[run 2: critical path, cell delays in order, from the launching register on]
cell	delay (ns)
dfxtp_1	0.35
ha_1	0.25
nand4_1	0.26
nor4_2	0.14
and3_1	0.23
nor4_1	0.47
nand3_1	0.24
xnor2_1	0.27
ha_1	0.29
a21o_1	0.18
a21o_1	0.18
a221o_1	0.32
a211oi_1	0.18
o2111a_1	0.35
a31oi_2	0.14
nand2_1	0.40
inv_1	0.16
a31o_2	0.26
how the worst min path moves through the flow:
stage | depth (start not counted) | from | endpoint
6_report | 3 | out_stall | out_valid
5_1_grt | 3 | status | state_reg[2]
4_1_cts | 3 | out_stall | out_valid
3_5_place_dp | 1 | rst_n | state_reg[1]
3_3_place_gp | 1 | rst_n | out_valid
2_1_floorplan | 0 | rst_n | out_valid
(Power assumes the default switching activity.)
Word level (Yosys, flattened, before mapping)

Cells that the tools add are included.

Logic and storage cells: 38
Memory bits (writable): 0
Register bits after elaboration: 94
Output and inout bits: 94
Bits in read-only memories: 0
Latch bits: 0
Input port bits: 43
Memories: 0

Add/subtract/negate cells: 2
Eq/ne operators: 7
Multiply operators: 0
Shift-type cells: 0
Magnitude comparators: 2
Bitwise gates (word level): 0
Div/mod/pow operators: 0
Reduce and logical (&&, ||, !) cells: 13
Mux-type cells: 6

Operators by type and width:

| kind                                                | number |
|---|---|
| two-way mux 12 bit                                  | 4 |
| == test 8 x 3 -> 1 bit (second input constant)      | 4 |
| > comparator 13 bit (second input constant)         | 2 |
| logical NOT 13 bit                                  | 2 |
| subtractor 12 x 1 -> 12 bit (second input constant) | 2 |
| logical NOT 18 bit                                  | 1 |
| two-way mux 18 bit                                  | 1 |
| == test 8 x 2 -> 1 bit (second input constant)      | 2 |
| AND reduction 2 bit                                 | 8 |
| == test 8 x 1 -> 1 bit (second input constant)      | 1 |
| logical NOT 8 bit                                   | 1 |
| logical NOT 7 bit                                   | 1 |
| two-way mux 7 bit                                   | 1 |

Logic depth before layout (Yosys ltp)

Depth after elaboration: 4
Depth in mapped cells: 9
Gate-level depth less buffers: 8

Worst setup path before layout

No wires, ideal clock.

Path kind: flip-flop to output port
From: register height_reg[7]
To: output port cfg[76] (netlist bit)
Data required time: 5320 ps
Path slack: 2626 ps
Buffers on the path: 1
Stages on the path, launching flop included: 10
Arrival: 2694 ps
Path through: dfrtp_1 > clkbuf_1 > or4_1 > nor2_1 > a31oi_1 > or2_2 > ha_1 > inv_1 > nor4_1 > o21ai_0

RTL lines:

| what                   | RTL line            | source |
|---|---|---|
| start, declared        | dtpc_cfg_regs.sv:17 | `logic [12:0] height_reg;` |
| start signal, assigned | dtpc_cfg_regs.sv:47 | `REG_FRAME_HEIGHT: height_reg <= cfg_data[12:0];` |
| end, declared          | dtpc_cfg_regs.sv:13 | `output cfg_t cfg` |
===== config.mk =====
export PLATFORM = sky130hd
export DESIGN_NAME = dtpc_position
export DESIGN_NICKNAME = d
export VERILOG_FILES = /design/src/rtl/core/depth_to_point_cloud_defines.svh /design/src/rtl/core/dtpc_pkg.sv /design/src/rtl/core/dtpc_position.sv
export SDC_FILE = /design/constraint.sdc
export NUM_CORES = 1
export LEC_CHECK = 0
export BUFFER_PORTS_ARGS = -buffer_cell sky130_fd_sc_hd__buf_4
export CORE_MARGIN = 4
export CORE_UTILIZATION = 50
export CTS_BUF_LIST = sky130_fd_sc_hd__clkbuf_4 sky130_fd_sc_hd__clkbuf_8
export CTS_CLUSTER_SIZE = 10
export DETAILED_ROUTE_END_ITERATION = 6
export PLACE_DENSITY = 0.73
export SKIP_CTS_REPAIR_TIMING = 1
export SYNTH_ARGS = -nofsm -noshare
export SYNTH_HDL_FRONTEND = slang
export SYNTH_SLANG_ARGS = --single-unit

===== constraint.sdc =====
create_clock -name clk -period 3.97 [get_ports clk]
set_clock_uncertainty 0.15 [all_clocks]
set_input_delay 0.1985 -clock clk [delete_from_list [all_inputs] [get_ports clk]]
set_output_delay 0.1985 -clock clk [all_outputs]
set_load 0.005 [all_outputs]
--- config.mk ---
export PLATFORM = sky130hd
export DESIGN_NAME = integer_radix_text_formatter_unit
export DESIGN_NICKNAME = d
export VERILOG_FILES = /design/src/hw/rtl/ifmt_pkg.sv /design/src/hw/rtl/ifmt_divider.sv /design/src/hw/rtl/ifmt_emitter.sv /design/src/hw/rtl/integer_radix_text_formatter_unit.sv
export SDC_FILE = /design/constraint.sdc
export NUM_CORES = 1
export LEC_CHECK = 0
export BUFFER_PORTS_ARGS = -buffer_cell sky130_fd_sc_hd__buf_2
export CORE_MARGIN = 8
export CORE_UTILIZATION = 45
export CTS_CLUSTER_DIAMETER = 200
export DETAILED_ROUTE_END_ITERATION = 7
export HOLD_SLACK_MARGIN = 0.1
export PLACE_DENSITY = 0.61
export SLEW_MARGIN = 25
export SYNTH_ARGS = -nofsm -noshare
export SYNTH_HDL_FRONTEND = slang
export SYNTH_SLANG_ARGS = --single-unit
--- constraint.sdc ---
create_clock -name clock -period 20.2 [get_ports clock]
set_clock_uncertainty 0.05 [all_clocks]
set_input_delay 3.03 -clock clock [delete_from_list [all_inputs] [get_ports clock]]
set_output_delay 3.03 -clock clock [all_outputs]
set_load 0.01 [all_outputs]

-=-=-=-=-

ACTION ITEM
Where a line of the listing holds the string "through", copy that line.

TASK SOLUTION
how the worst min path moves through the flow:
Path through: dfrtp_1 > clkbuf_1 > or4_1 > nor2_1 > a31oi_1 > or2_2 > ha_1 > inv_1 > nor4_1 > o21ai_0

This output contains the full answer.